A comparative analysis of the sugar phosphate cyclase superfamily involved in primary and secondary metabolism

Abstract

Sugar phosphate cyclases (SPCs) catalyze the cyclization of sugar phosphates to produce a variety of cyclitol intermediates that serve as the building blocks of many primary metabolites, for example, aromatic amino acids, and clinically relevant secondary metabolites, for example, aminocyclitol/aminoglycoside and ansamycin antibiotics. Feeding experiments with isotopically labeled cyclitols revealed that cetoniacytone A, a unique C(7)N-aminocyclitol antibiotic isolated from an insect endophytic Actinomyces sp., is derived from 2-epi-5-epi-valiolone, a product of SPC. By using heterologous probes from the 2-epi-5-epi-valiolone synthase class of SPCs, an SPC homologue gene, cetA, was isolated from the cetoniacytone producer. cetA is closely related to BE-orf9 found in the BE-40644 biosynthetic gene cluster from Actinoplanes sp. strain A40644. Recombinant expression of cetA and BE-orf9 and biochemical characterization of the gene products confirmed their function as 2-epi-5-epi-valiolone synthases.
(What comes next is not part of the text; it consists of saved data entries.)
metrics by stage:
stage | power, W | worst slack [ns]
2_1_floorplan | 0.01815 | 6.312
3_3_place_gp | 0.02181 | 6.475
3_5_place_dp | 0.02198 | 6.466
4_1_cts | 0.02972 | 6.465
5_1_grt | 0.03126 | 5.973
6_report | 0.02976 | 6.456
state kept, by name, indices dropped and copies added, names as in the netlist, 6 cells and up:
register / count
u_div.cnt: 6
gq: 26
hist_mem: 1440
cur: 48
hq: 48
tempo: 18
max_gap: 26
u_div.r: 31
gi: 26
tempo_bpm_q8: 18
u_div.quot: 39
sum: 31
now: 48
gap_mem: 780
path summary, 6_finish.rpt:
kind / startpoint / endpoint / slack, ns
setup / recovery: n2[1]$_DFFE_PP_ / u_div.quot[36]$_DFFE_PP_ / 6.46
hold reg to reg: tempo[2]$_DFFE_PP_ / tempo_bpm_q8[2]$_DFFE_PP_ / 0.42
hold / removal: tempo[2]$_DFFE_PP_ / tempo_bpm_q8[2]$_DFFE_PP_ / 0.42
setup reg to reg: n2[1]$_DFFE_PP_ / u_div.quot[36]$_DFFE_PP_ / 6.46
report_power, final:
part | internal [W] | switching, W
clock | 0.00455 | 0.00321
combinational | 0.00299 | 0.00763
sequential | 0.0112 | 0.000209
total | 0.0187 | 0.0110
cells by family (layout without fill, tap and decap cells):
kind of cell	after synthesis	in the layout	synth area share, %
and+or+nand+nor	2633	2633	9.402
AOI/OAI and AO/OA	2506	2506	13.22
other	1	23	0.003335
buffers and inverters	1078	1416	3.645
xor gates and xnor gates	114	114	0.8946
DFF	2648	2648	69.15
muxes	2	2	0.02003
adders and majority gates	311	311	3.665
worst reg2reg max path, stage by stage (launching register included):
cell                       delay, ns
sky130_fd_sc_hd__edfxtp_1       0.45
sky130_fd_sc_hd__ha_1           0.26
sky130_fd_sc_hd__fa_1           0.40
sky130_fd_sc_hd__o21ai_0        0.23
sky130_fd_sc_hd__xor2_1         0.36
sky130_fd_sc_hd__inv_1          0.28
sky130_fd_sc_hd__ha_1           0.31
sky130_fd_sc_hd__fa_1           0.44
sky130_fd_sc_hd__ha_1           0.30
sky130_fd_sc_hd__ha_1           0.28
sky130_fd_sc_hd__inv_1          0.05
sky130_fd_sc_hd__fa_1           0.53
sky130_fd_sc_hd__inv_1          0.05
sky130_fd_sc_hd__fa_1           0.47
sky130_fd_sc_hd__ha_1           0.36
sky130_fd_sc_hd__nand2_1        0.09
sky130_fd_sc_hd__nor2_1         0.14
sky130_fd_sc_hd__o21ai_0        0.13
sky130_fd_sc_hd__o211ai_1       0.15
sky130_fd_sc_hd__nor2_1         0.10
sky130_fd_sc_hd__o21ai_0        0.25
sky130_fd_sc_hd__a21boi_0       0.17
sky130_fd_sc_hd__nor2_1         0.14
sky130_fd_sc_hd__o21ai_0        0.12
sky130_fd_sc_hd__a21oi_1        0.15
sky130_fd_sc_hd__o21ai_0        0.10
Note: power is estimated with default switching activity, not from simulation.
Further phylogenetic analysis of SPC sequences revealed a new clade of SPCs that might regulate the biosynthesis of a novel set of secondary metabolites.

Figure 1

Screening of Cosmid Library for AcbC Homologs. (A) Restriction analysis and corresponding (B) Southern analysis of AcbC positive cosmids. (C) Graphic representation of the three overlapping cosmids, pCET-25, pCET-26, and pCET27.

Figure 2

Phylogenetic analysis of the superfamily of sugar phosphate cyclases. The Phylip software package was used to generate an unrooted maximum likelihood tree. E. coli glycerol dehydrogenase was used as an out-group and support for each node was evaluated with 100 bootstrap replicates of a heuristic search with two random stepwise addition sequences for each replicate. Species information and GenBank accession numbers are indicated for each sample.

Figure 3

Recombinant expression and characterization of the CetA and BE-Orf9 2-epi-5-epi-valiolone synthases. GC-MS profiles of silylated-cyclitol metabolites produced cell-free lysates containing (A) the pRSET-B vector alone, (B) pRSET-B-cetA, or (C) pRSET-B-BE-orf9. (D) GC-MS trace of silylated 2-epi-5-epi-[6,6-²H₂]-valiolone. (A-D) Left panel represent the GC trace and the right panel represents the MS fragmentation pattern of the major peak eluting at 8.65-9.00. (E) SDS-PAGE analysis and Coomassie staining of heterologously expressed and purified CetA and BE-Orf9. Lanes 1 and 3 represent total cell lysate containing CetA or BE Orf9, respectively, Lanes 2 and 4 represent nickel-agarose purified CetA and BE-Orf9, respectively. TLC analysis analyzing the substrate specificity of (F) CetA or (G) BE-Orf9: Enzyme reactions contained 5 mM of the following substrates, Lane 1 = amino-DAHP, Lane 2 = DAHP, Lane 3 = glucose 6-phosphate, Lane 4 = fructose 6-phosphate, Lane 5 = mannose 6-phosphate, Lane 6 = ribose 5-phosphate, Lane 7 = sedo-heptulose 7-phosphate, and Lane 8 = 2-epi-5-epi-valiolone standard. Arrows indicate 2-epi-5-epi-valiolone.

Scheme 1

The diversity of chemical structures derived from sugar phosphate intermediates. The cyclitol core units are shown in bold.

Scheme 2

Biosynthetic Pathways that Parallel the Initial Steps in Shikimate Biosynthesis. DOS= 2-deoxy-scyllo-inosose synthase, EVS= 2-epi-5-epi-valiolone synthase, DHQS= dehydroquinate synthase, aDHQS= aminodehydroquinate synthase.

Scheme 3

Summary of cetoniacytone biosynthetic feeding experiments

Scheme 4

Proposed biosynthetic mechanism for cyclitol formation during BE-40644 biosynthesis.